To enable the feature specify pip.parse.experimental_index_url as shown in the examples/bzlmod/MODULE.bazel example.

Similar to uv, one can override the index that is used for a single package. By default, we first search in the index specified by pip.parse.experimental_index_url, then we iterate through the pip.parse.experimental_extra_index_urls unless there are overrides specified via pip.parse.experimental_index_url_overrides.

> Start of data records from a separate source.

amber:
==> flow/design.v <==
module badicecream(input         Clk,                 
                             Reset,               
                             frame_clk,           
                input [10:0]   DrawX, DrawY ,    
				input [15:0]   keycode,				  
               	output logic is_BI	,			 
				output logic [10:0] BI_X, BI_Y,
				input logic up_wall, down_wall , left_wall, right_wall,
				output logic [10:0] BI_X_Pos, BI_Y_Pos,
				output logic [5:0] BI_BlkX_Pos, BI_BlkY_Pos
              );
	enum logic[2:0] { 
					 right=3'b000, 
					 left=3'b001,
					 up=3'b010,
					 down=3'b011,
					 Halted=3'b100} Dir, Dir_in, Dir_delayed, Dir_delayed_in;
    parameter [10:0] BI_X_Corner = 11'd64;   
    parameter [10:0] BI_Y_Corner = 11'd95;   
    parameter [5:0] BI_Blk_X_Corner = 6'd1;   
    parameter [5:0] BI_Blk_Y_Corner = 6'd1;   
    parameter [10:0] BI_X_Step = 10'd1;       
    parameter [10:0] BI_Y_Step = 10'd1;       
    parameter  BI_sizeX = 6'd32;         
	parameter  BI_sizeY = 6'd48;
	logic [5:0] frame_counter, per_frame_counter;   
	logic [5:0] frame_counter_in, per_frame_counter_in;
	logic [5:0] pace_counter, pace_counter_in;
    logic [10:0] BI_X_Motion, BI_Y_Motion;
    logic [10:0] BI_X_Pos_in, BI_X_Motion_in, BI_Y_Pos_in, BI_Y_Motion_in;
	logic [5:0] BI_BlkX_Pos_in, BI_BlkY_Pos_in;
	logic [2:0] health;
	assign health = 3'd1;    
    logic frame_clk_delayed, frame_clk_rising_edge;
   always_ff @ (posedge Clk) 
	begin
        frame_clk_delayed <= frame_clk;
        frame_clk_rising_edge <= (frame_clk == 1'b1) && (frame_clk_delayed == 1'b0);
		if (Reset)
		begin
			frame_counter <= 6'b0;
			per_frame_counter <= 6'b0;
		end
		else
		begin
			frame_counter <= frame_counter_in;
			per_frame_counter <=  per_frame_counter_in;
		end
    end
	always_comb
	begin
		frame_counter_in = frame_counter;
		per_frame_counter_in = per_frame_counter;
		if (frame_clk_rising_edge)    
		begin
		per_frame_counter_in = per_frame_counter+6'b1;
		if((per_frame_counter) == 6'b000111)  
			begin
				per_frame_counter_in=6'b0;
				frame_counter_in = frame_counter+6'b1;
				if((frame_counter ) == 6'b100)  
				begin
					frame_counter_in=6'b0;
				end
			end
		end
	end
    always_ff @ (posedge Clk)
    begin
        if (Reset)
        begin
            BI_X_Pos <= BI_X_Corner;
            BI_Y_Pos <= BI_Y_Corner;
			BI_BlkX_Pos <= BI_Blk_X_Corner;
			BI_BlkY_Pos <= BI_Blk_Y_Corner;
            BI_X_Motion <= 10'd0;
            BI_Y_Motion <= 10'd0;
			pace_counter <= 6'd0;
				Dir <= Halted;
				Dir_delayed <= down;
        end
        else
        begin
			pace_counter <= pace_counter_in;
            BI_X_Pos <= BI_X_Pos_in;
            BI_Y_Pos <= BI_Y_Pos_in;
            BI_X_Motion <= BI_X_Motion_in;
            BI_Y_Motion <= BI_Y_Motion_in;
			BI_BlkX_Pos <= BI_BlkX_Pos_in;
			BI_BlkY_Pos <= BI_BlkY_Pos_in;
			Dir <= Dir_in;
			Dir_delayed <= Dir_delayed_in;
        end
    end
    always_comb
    begin
		pace_counter_in = pace_counter;
        BI_X_Pos_in = BI_X_Pos;
        BI_Y_Pos_in = BI_Y_Pos;
		BI_X_Motion_in = BI_X_Motion;
		BI_Y_Motion_in = BI_Y_Motion;
        BI_BlkX_Pos_in = BI_BlkX_Pos;    
        BI_BlkY_Pos_in = BI_BlkY_Pos;
		Dir_in = Dir;
		Dir_delayed_in = Dir_delayed;
		if(health != 0)
		begin
			if (frame_clk_rising_edge)
			begin
            	BI_X_Pos_in = BI_X_Pos + BI_X_Motion_in;
            	BI_Y_Pos_in = BI_Y_Pos + BI_Y_Motion_in;
				if (Dir == Halted)  
				begin
					if ((keycode[7:0] == 8'd26) || ((keycode[15:8] == 8'd26 )))  
					begin
						Dir_delayed_in = up;
						if(up_wall)
						begin
							BI_Y_Motion_in = 0;
							BI_X_Motion_in = 0;
							Dir_in = Halted;
						end
						else
						begin
							BI_Y_Motion_in = -BI_Y_Step;
							BI_X_Motion_in = 0;
							Dir_in = up;	
						end
					end
					else if (((keycode[7:0] == 8'd4) || keycode[15:8] == 8'd4 ))  
						begin
							Dir_delayed_in = left;
							if (left_wall)			
							begin
								BI_X_Motion_in = 0;
								BI_Y_Motion_in = 0;
								Dir_in = Halted;
							end
							else
							begin
								BI_Y_Motion_in = 0;
								BI_X_Motion_in = -BI_X_Step;
								Dir_in = left;
							end
						end
					else if((keycode[7:0] == 8'd22) || ((keycode[15:8] == 8'd22 )))  
						begin
							Dir_delayed_in = down;
							if (down_wall) 
							begin
								BI_Y_Motion_in = 0;
								BI_X_Motion_in = 0;
							Dir_in = Halted;
							end
							else
							begin
								BI_Y_Motion_in = BI_Y_Step;
								BI_X_Motion_in = 0;
								Dir_in = down;
							end
						end
					else if (((keycode[7:0]) == 8'd7) || ((keycode[15:8]) == 8'd7))  
						begin
							Dir_delayed_in = right;
							if(right_wall) 
							begin
								BI_X_Motion_in = 0;
								BI_Y_Motion_in = 0;
								Dir_in = Halted;
							end
							else
							begin
								BI_Y_Motion_in = 0;
								BI_X_Motion_in = BI_X_Step;
								Dir_in = right;	
							end
						end
					else
						begin              
						end
				end
				else  
				begin
					pace_counter_in = pace_counter + 6'd1;
					if(pace_counter == 6'd31)
					begin
						pace_counter_in = 6'd0;
						case(Dir)
							left:
							begin
								BI_BlkX_Pos_in = BI_BlkX_Pos -1;
							end
							right:
							begin
								BI_BlkX_Pos_in = BI_BlkX_Pos +1;
							end
							up:
							begin
								BI_BlkY_Pos_in = BI_BlkY_Pos -1;
							end
							down:
							begin
								BI_BlkY_Pos_in = BI_BlkY_Pos +1;
							end
							default:
							begin
								BI_BlkY_Pos_in = 0;  
							end
						endcase
						Dir_in = Halted;
						BI_Y_Motion_in = 0;
						BI_X_Motion_in = 0;						
					end
				end
			end
        end
    end
    int DistX, DistY, Size;
    assign DistX = DrawX - BI_X_Pos;
    assign DistY = DrawY - BI_Y_Pos;
    always_comb begin
		   if (DistX < BI_sizeX && DistX >= 0 && DistY<=0 && -DistY < BI_sizeY)
		  begin
        is_BI = 1'b1;
				BI_X = DrawX - BI_X_Pos+({5'b0, frame_counter}*32);
				BI_Y = DrawY - BI_Y_Pos+BI_sizeY-1+ Dir_delayed_in*48;
		  end
        else
		  begin
        is_BI = 1'b0;
				BI_X = 0;
				BI_Y = 0;
        end
    end
endmodule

When using this feature during the pip extension evaluation you will see the accessed indexes similar to below:

Loading: 0 packages loaded
    Fetching module extension @@//python/extensions:pip.bzl%pip; Fetch package lists from PyPI index
    Fetching https://pypi.org/simple/jinja2/

This does not mean that rules_python is fetching the wheels eagerly; rather, it means that it is calling the PyPI server to get the Simple API response to get the list of all available source and wheel distributions. Once it has gotten all of the available distributions, it will select the right ones depending on the sha256 values in your requirements_lock.txt file. If sha256 hashes are not present in the requirements file, we will fall back to matching by version specified in the lock file.

Fetching the distribution information from the PyPI allows rules_python to know which whl should be used on which target platform and it will determine that by parsing the whl filename based on PEP600, PEP656 standards. This allows the user to configure the behaviour by using the following publicly available flags:

Internal dependencies and private repositories

The rules_python Bazel module downloads Python interpreters and dependencies as part of its functionality. These artifacts are fetched using Bazel’s internal HTTP downloader, not using the pip tool.

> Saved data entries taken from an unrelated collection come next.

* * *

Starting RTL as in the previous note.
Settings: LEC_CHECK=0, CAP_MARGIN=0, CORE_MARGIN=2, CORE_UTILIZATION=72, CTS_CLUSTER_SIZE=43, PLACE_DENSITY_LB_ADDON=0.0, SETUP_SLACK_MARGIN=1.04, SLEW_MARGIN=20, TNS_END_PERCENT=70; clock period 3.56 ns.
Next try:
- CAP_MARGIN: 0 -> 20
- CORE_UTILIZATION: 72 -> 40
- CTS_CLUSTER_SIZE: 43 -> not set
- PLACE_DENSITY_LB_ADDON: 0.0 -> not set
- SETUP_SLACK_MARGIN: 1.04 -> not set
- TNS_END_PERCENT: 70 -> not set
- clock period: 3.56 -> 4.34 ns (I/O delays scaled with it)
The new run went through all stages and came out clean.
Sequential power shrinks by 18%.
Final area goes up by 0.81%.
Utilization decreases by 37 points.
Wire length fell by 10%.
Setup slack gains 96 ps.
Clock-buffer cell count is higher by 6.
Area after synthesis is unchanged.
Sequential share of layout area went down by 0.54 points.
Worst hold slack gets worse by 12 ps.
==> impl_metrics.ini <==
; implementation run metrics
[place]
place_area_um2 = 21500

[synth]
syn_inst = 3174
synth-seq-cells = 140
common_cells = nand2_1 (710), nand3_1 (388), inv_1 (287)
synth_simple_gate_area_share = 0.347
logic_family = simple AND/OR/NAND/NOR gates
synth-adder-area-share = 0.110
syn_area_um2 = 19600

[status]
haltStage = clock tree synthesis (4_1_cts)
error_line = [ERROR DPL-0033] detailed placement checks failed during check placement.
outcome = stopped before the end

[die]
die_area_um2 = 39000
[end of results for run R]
== build 15 ==
// RNG
module RNG(
    input               CLK,
    input               RST,
    input               RND_IN,
    output reg [7:0]    OUT,
    output reg          WE,
    input               FULL
);
reg [7:0]           RND_DAT;
reg [2:0]           RND_SHIFT;
reg                 RND_CNT;
reg [15:0]          start;
reg                 tog;
reg                 rd;
reg                 rd_ok;
reg                 init;
reg [63:0]          l0_0;
reg [64:0]          l0_1;
reg [65:0]          l0_2;
reg [63:0]          l1_0;
reg [64:0]          l1_1;
reg [65:0]          l1_2;
reg [63:0]          l2_0;
reg [64:0]          l2_1;
reg [65:0]          l2_2;
reg [63:0]          l3_0;
reg [64:0]          l3_1;
reg [65:0]          l3_2;
reg [63:0]          l4_0;
reg [64:0]          l4_1;
reg [65:0]          l4_2;
reg [63:0]          l5_0;
reg [64:0]          l5_1;
reg [65:0]          l5_2;
reg [63:0]          l6_0;
reg [64:0]          l6_1;
reg [65:0]          l6_2;
reg [63:0]          l7_0;
reg [64:0]          l7_1;
reg [65:0]          l7_2;
  ...
Size in the first run: about 6000 cells after synthesis, ~13 I/O pins, ~67000 µm² of cells after synthesis.
make LEC_CHECK=0 CAP_MARGIN=20 CELL_PAD_IN_SITES_DETAIL_PLACEMENT=0 CORE_ASPECT_RATIO=0.73 CORE_MARGIN=2 CORE_UTILIZATION=72 CTS_CLUSTER_DIAMETER=370 CTS_CLUSTER_SIZE=26 GPL_TIMING_DRIVEN=1 MAX_ROUTING_LAYER=met5 PLACE_DENSITY_LB_ADDON=0.05 SETUP_SLACK_MARGIN=0.72 SLEW_MARGIN=40 finish   # period 2.42 ns
run.sh (not shown) runs the stock make flow with config.mk's settings and CLKGATE_MAP_FILE=.
[build 15] flow finished | final checks: failed | reasons: negative setup slack
==> lagoon <==
## top
module top (
    input clk,                   
    input mode,                  
    input song,                  
    input plus,                  
    input minus,                 
    input rst,                   
    input set,                   
    input refer,                 
    input player1,               
    input player2,               
    output reg [8:0] rope,       
    output reg [1:0] sel,        
    output reg [1:0] ledr,       
    output reg [1:0] ledg,       
    output reg [1:0] ledb,       
    output reg [3:0] ledop,      
    output reg [7:0] segdata1,   
    output reg [7:0] segdata0,   
    output reg [7:0] seg,        
    output reg [7:0] sel8,       
    output reg ledplayer1,       
    output reg ledplayer2,       
    output reg buzzer,           
    output reg round_indicator_1, 
    output reg round_indicator_2 
);
wire playsong;                   
wire song_pulse;                 
wire mode_pulse;                 
wire plus_pulse;                 
wire minus_pulse;                
wire set_pulse;                  
wire refer_pulse;                
wire player1_pulse;              
wire player2_pulse;              
wire [1:0] led_slowgreen;        
wire [3:0] led_midyellow;        
wire [1:0] led_fastred;          
wire [8:0] led_rope_afk1;        
wire [1:0] led_win_afk1;         
wire [1:0] led_test_afk1;        
wire [8:0] led_rope_afk2;        
wire [1:0] led_win_afk2;         
wire [1:0] led_test_afk2;        
reg gameoverflag;                    
reg win1;                        
reg win2;                        
reg draw;                        
  ...
clock: 10.0 ns
lec_check: 0
cap_margin: 20
cell_pad_in_sites_detail_placement: 1
core_margin: 2
core_utilization: 40
cts_cluster_diameter: 231
gpl_routability_driven: 0
place_density: 0.6
slew_margin: 20
run.sh (not shown) runs the stock make flow with config.mk's settings and CLKGATE_MAP_FILE=.
==> nickel (differences from lagoon) <==
- CELL_PAD_IN_SITES_DETAIL_PLACEMENT: 1 -> unset
- CORE_UTILIZATION: 40 -> 72
- CTS_CLUSTER_DIAMETER: 231 -> 26
- GPL_ROUTABILITY_DRIVEN: 0 -> unset
- PLACE_DENSITY: 0.6 -> unset
- PLACE_DENSITY_LB_ADDON: unset -> 0.2
- SETUP_SLACK_MARGIN: unset -> 1.27
==> flow/constraint.sdc (replaced) <==
create_clock -name core_clock -period 4.33 [get_ports {clk}]
set_input_delay 0.8660 -clock core_clock [delete_from_list [all_inputs] [get_ports {clk}]]
set_output_delay 0.8660 -clock core_clock [all_outputs]
set_load 0.01 [all_outputs]
==> qor summary <==
quantity                                                             nickel                   lagoon
Total instance count after detailed placement                          6036                     6529
Height of the die                                                    261 um                   348 um
HPWL reported at the end of detailed placement                     77800 um                 84000 um
Area share of and/or/nand/nor cells after synthesis                   0.180                    0.180
Post-placement setup slack                                         -1160 ps                  2340 ps
Quantity of gates resized following cts                                 278                        0
Chip width                                                           261 um                   348 um
Maximum level of the CTS H-tree                                           4                        3
Core footprint                                                   65500 um^2              118000 um^2
Number of buffers created by CTS                                        187                       99
Floorplan core density                                                0.723                    0.402
Outcome                                              stopped before the end  complete, no violations
Stage where the flow stopped                                        5_1_grt                        -
Seq share, synth                                                      0.461                    0.461
Chip area                                                        67900 um^2              121000 um^2
Placed inst area                                                 51100 um^2               50200 um^2
Post-CTS Setup Inserts                                                  105                        0
Netlist area before placement                                    47400 um^2               47400 um^2
Number of cell rows                                                      94                      126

If you are in a network-restricted environment and must use internal registries, you can configure the Bazel downloader to redirect all of these downloads to a different registry.

Example of a bazel_downloader.cfg:

all_blocked_message See internal.mirror.lan/registry/ for more information
allow s3.amazon.com

# Rewrite everything to files.pythonhosted to the internal mirror with two
# capture groups: the first group matches the host and is appended first,
# the second matches the entire path and is appended second
rewrite (files.pythonhosted.org)/(.*) internal.mirror.lan/python/$1/$2
rewrite (pypi.python.org)/(.*) internal.mirror.lan/python/$1/$2

# Allow the internal mirror and block everything else
allow internal.mirror.lan
block *

Use the config file with --experimental_downloader_config=bazel_downloader.cfg.

How the config is parsed:

  • Uses Java regular expressions

  • Matching is performed only on host and path components of the URL, not the scheme

  • Directives are applied in the following order: rewrite, allow, block

  • Back references are numbered starting from $1

  • Expressions must match the entire string being tested, not just find a substring.

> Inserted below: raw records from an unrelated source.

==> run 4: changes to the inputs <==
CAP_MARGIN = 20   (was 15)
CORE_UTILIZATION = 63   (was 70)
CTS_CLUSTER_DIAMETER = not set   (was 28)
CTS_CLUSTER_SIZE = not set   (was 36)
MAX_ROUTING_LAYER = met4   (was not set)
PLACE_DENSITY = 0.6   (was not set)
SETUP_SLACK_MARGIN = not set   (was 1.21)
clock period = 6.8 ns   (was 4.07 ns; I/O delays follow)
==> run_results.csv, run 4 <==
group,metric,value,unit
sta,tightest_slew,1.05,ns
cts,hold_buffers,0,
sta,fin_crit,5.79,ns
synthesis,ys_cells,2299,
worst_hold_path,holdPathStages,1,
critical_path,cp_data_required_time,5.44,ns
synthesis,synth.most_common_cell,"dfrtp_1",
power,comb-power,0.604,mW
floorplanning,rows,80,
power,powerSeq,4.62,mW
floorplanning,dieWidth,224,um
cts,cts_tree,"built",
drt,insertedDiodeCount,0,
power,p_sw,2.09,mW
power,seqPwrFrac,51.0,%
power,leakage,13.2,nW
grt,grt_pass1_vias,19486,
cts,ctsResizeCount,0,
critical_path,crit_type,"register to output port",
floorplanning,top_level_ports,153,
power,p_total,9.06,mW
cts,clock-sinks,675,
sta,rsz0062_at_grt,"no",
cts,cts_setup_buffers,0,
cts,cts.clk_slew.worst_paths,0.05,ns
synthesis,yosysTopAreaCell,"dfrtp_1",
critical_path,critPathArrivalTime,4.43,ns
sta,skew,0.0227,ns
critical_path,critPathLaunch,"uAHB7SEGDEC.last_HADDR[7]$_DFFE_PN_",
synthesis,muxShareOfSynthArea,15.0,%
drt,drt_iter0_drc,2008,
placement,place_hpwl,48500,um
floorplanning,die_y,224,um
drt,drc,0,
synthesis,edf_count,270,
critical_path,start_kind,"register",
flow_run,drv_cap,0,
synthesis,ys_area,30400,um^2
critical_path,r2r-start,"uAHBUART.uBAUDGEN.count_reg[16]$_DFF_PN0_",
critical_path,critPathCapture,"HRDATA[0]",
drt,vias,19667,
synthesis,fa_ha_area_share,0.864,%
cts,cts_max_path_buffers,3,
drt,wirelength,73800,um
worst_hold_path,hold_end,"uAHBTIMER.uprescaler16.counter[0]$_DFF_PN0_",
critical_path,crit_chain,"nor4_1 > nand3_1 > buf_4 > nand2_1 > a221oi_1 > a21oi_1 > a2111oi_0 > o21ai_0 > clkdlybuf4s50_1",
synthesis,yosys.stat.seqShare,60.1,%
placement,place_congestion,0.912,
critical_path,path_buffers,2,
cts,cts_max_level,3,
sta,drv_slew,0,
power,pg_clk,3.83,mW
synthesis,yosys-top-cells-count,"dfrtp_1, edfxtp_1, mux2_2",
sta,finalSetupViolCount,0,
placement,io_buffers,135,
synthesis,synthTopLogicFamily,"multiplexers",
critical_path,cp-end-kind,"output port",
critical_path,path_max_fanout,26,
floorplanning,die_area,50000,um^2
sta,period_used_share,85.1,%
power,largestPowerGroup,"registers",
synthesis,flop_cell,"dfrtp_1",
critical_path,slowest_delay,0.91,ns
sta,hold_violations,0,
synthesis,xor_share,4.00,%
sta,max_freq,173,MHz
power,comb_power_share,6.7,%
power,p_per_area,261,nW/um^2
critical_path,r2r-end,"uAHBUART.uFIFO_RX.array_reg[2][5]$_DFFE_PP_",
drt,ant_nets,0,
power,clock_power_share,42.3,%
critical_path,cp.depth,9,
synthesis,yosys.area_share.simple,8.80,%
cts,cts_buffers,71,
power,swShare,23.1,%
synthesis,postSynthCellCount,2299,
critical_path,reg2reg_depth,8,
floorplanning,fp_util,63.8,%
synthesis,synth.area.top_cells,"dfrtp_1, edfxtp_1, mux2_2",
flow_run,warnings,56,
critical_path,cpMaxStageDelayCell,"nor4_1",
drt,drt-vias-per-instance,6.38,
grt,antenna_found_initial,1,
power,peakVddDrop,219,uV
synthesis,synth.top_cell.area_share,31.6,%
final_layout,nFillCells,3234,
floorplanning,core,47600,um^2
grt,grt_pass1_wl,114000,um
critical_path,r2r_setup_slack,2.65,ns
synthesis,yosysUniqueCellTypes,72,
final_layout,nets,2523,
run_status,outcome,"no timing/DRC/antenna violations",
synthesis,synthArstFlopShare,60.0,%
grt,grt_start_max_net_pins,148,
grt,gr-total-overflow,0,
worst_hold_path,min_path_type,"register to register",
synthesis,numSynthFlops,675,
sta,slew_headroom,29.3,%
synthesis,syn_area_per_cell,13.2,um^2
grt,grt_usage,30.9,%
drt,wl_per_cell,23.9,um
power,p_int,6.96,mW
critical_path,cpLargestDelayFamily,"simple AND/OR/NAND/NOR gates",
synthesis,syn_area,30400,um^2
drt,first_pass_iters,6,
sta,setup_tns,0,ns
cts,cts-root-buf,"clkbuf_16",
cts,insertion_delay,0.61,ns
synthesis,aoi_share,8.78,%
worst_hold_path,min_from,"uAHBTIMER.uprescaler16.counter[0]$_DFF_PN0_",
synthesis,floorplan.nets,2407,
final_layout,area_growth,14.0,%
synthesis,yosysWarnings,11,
==> job 2269 <==
==> flow/design.v (excerpt) <==
module CPU(input clk,rst,
           output [11:0] imem_addr, input [18:0] imem_data,
           output [7:0] dmem_addr, dmem_wdata, output dmem_we, dmem_re, input [7:0] dmem_rdata);
  wire pop,push,memorywrite,memoryread,writeReg,selRR2,selALU2,selpc,ldz,ldc,selz,selc;
  wire[1:0] selWD,selRet;
  wire[2:0] ALUfn;
  wire ze,c;
  wire[5:0] code;
  datapath dp(pop,push,memorywrite,memoryread,writeReg,selRR2,selALU2,selpc,ldz,ldc,selz,selc,selWD,selRet,ALUfn,clk,rst, ze,c,code,
              imem_addr, imem_data, dmem_addr, dmem_wdata, dmem_rdata);
  controller cl( code, ze,c,rst, pop,push,memorywrite,memoryread,writeReg,selRR2,selALU2,selpc,ldz,ldc,selz,selc,selWD,selRet,ALUfn);
  assign dmem_we = memorywrite;
  assign dmem_re = memoryread;
endmodule
==> flow/config.mk <==
export PLATFORM = sky130hd
export DESIGN_NAME = CPU
export DESIGN_NICKNAME = CPU
export VERILOG_FILES = /design/flow/design.v
export SDC_FILE = /design/flow/constraint.sdc
export NUM_CORES = 4
export LEC_CHECK = 0
export ABC_AREA = 1
export CAP_MARGIN = 20
export CELL_PAD_IN_SITES_DETAIL_PLACEMENT = 1
export CORE_ASPECT_RATIO = 1.89
export CORE_MARGIN = 2
export CORE_UTILIZATION = 72
export CTS_CLUSTER_DIAMETER = 44
export CTS_CLUSTER_SIZE = 44
export GPL_TIMING_DRIVEN = 0
export MAX_ROUTING_LAYER = met5
export MIN_ROUTING_LAYER = met2
export PLACE_DENSITY_LB_ADDON = 0.01
export SLEW_MARGIN = 20
export TNS_END_PERCENT = 75
==> flow/constraint.sdc <==
create_clock -name core_clock -period 4.2 [get_ports {clk}]
set_input_delay 0.8400 -clock core_clock [delete_from_list [all_inputs] [get_ports {clk}]]
set_output_delay 0.8400 -clock core_clock [all_outputs]
set_load 0.01 [all_outputs]
run.sh (not shown) runs the stock make flow with config.mk's settings and CLKGATE_MAP_FILE=.
==> inputs of job 7363, as changes to job 2269 <==
CAP_MARGIN = 0   (was 20)
CELL_PAD_IN_SITES_DETAIL_PLACEMENT = unset   (was 1)
CORE_ASPECT_RATIO = unset   (was 1.89)
CTS_CLUSTER_DIAMETER = 389   (was 44)
CTS_CLUSTER_SIZE = 20   (was 44)
GPL_TIMING_DRIVEN = unset   (was 0)
HOLD_SLACK_MARGIN = 0.27   (was unset)
MAX_ROUTING_LAYER = unset   (was met5)
MIN_ROUTING_LAYER = unset   (was met2)
SETUP_SLACK_MARGIN = -0.31   (was unset)
TNS_END_PERCENT = unset   (was 75)
==> flow/constraint.sdc (replaced) <==
create_clock -name core_clock -period 5.57 [get_ports {clk}]
set_input_delay 1.1140 -clock core_clock [delete_from_list [all_inputs] [get_ports {clk}]]
set_output_delay 1.1140 -clock core_clock [all_outputs]
set_load 0.01 [all_outputs]
==> inputs of job 8362, as changes to job 2269 <==
CELL_PAD_IN_SITES_DETAIL_PLACEMENT = unset   (was 1)
CORE_ASPECT_RATIO = unset   (was 1.89)
CTS_CLUSTER_DIAMETER = 345   (was 44)
CTS_CLUSTER_SIZE = 17   (was 44)
GPL_TIMING_DRIVEN = unset   (was 0)
HOLD_SLACK_MARGIN = 0.24   (was unset)
MAX_ROUTING_LAYER = unset   (was met5)
MIN_ROUTING_LAYER = unset   (was met2)
PLACE_DENSITY_LB_ADDON = 0.2   (was 0.01)
SETUP_SLACK_MARGIN = -0.15   (was unset)
TNS_END_PERCENT = unset   (was 75)
==> flow/constraint.sdc (replaced) <==
create_clock -name core_clock -period 4.85 [get_ports {clk}]
set_input_delay 0.9700 -clock core_clock [delete_from_list [all_inputs] [get_ports {clk}]]
set_output_delay 0.9700 -clock core_clock [all_outputs]
set_load 0.01 [all_outputs]
==> qor summary <==
quantity	job 8362	job 2269	job 7363
TritonCTS Buffers	17	-	17
Cell Area, Placed	0.01447 mm^2	-	0.01430 mm^2
Half-perimeter wire length after detailed placement	31.68 mm	-	30.73 mm
Total die size	0.01866 mm^2	0.01872 mm^2	0.01866 mm^2
Final GP Congestion	1.089	1.224	1.104
Clock sink count	174	-	174
Resized Gates After CTS	142	-	62
Die outline height	136.6 um	186.3 um	136.6 um
Root buffer cell	sky130_fd_sc_hd__clkbuf_16	-	sky130_fd_sc_hd__clkbuf_16
Core region area	0.01724 mm^2	0.01726 mm^2	0.01724 mm^2
Die Span X	136.6 um	100.5 um	136.6 um
Status	aborted with a tool error	aborted with a tool error	complete, but fails checks
Stage where the flow stopped	global routing	detailed placement	-
Violated checks	-	-	negative setup slack
Worst Setup Slack post-DPL	-1.359 ns	-	-1.061 ns
Mux cell area share after synthesis	0	0	0
Warning count from the yosys run	7	7	7
Max Buffers Root-to-Sink	2	-	2
Quantity of I/O buffers inserted on ports	58	55	58
Init Core Util	0.7346	0.7337	0.7346
Adder Area Share	0.05415	0.05415	0.05415
Std-Cell Rows	48	66	48
Number of H-tree levels	4	-	4
Post CTS Setup Buffer Count	44	-	28
CTS hold repair buffers	0	-	0
Count of placed standard cells including taps	2139	-	2123
Most used DFF post-synth	sky130_fd_sc_hd__dfrtp_1	sky130_fd_sc_hd__dfrtp_1	sky130_fd_sc_hd__dfrtp_1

If your patterns don’t seem to match or rewrite:

  • Begin with simple patterns to ensure they match as expected.

  • Be cautious when using block statements to avoid unintentionally blocking necessary downloads. Add block statements incrementally and test thoroughly after each change.

References:

Credential Helper

The Bazel downloader usage allows for the Bazel Credential Helper. Your Python artifact registry may provide a credential helper for you. Refer to your index’s docs to see if one is provided.

The simplest form of a credential helper is a bash script that accepts an argument and spits out JSON to stdout. For a service like Google Artifact Registry that uses ‘Basic’ HTTP Auth and does not provide a credential helper that conforms to the spec, the script might look like:

#!/bin/bash
# cred_helper.sh
ARG=$1  # but we don't do anything with it as it's always "get"

# formatting is optional
echo '{'
echo '  "headers": {'
echo '    "Authorization": ["Basic dGVzdDoxMjPCow=="]'
echo '  }'
echo '}'

Configure Bazel to use this credential helper for your Python index example.com:

# .bazelrc
build --credential_helper=example.com=/full/path/to/cred_helper.sh

Bazel will call this file like cred_helper.sh get and use the returned JSON to inject headers into whatever HTTP(S) request it performs against example.com.

See the Credential Helper Spec for more details.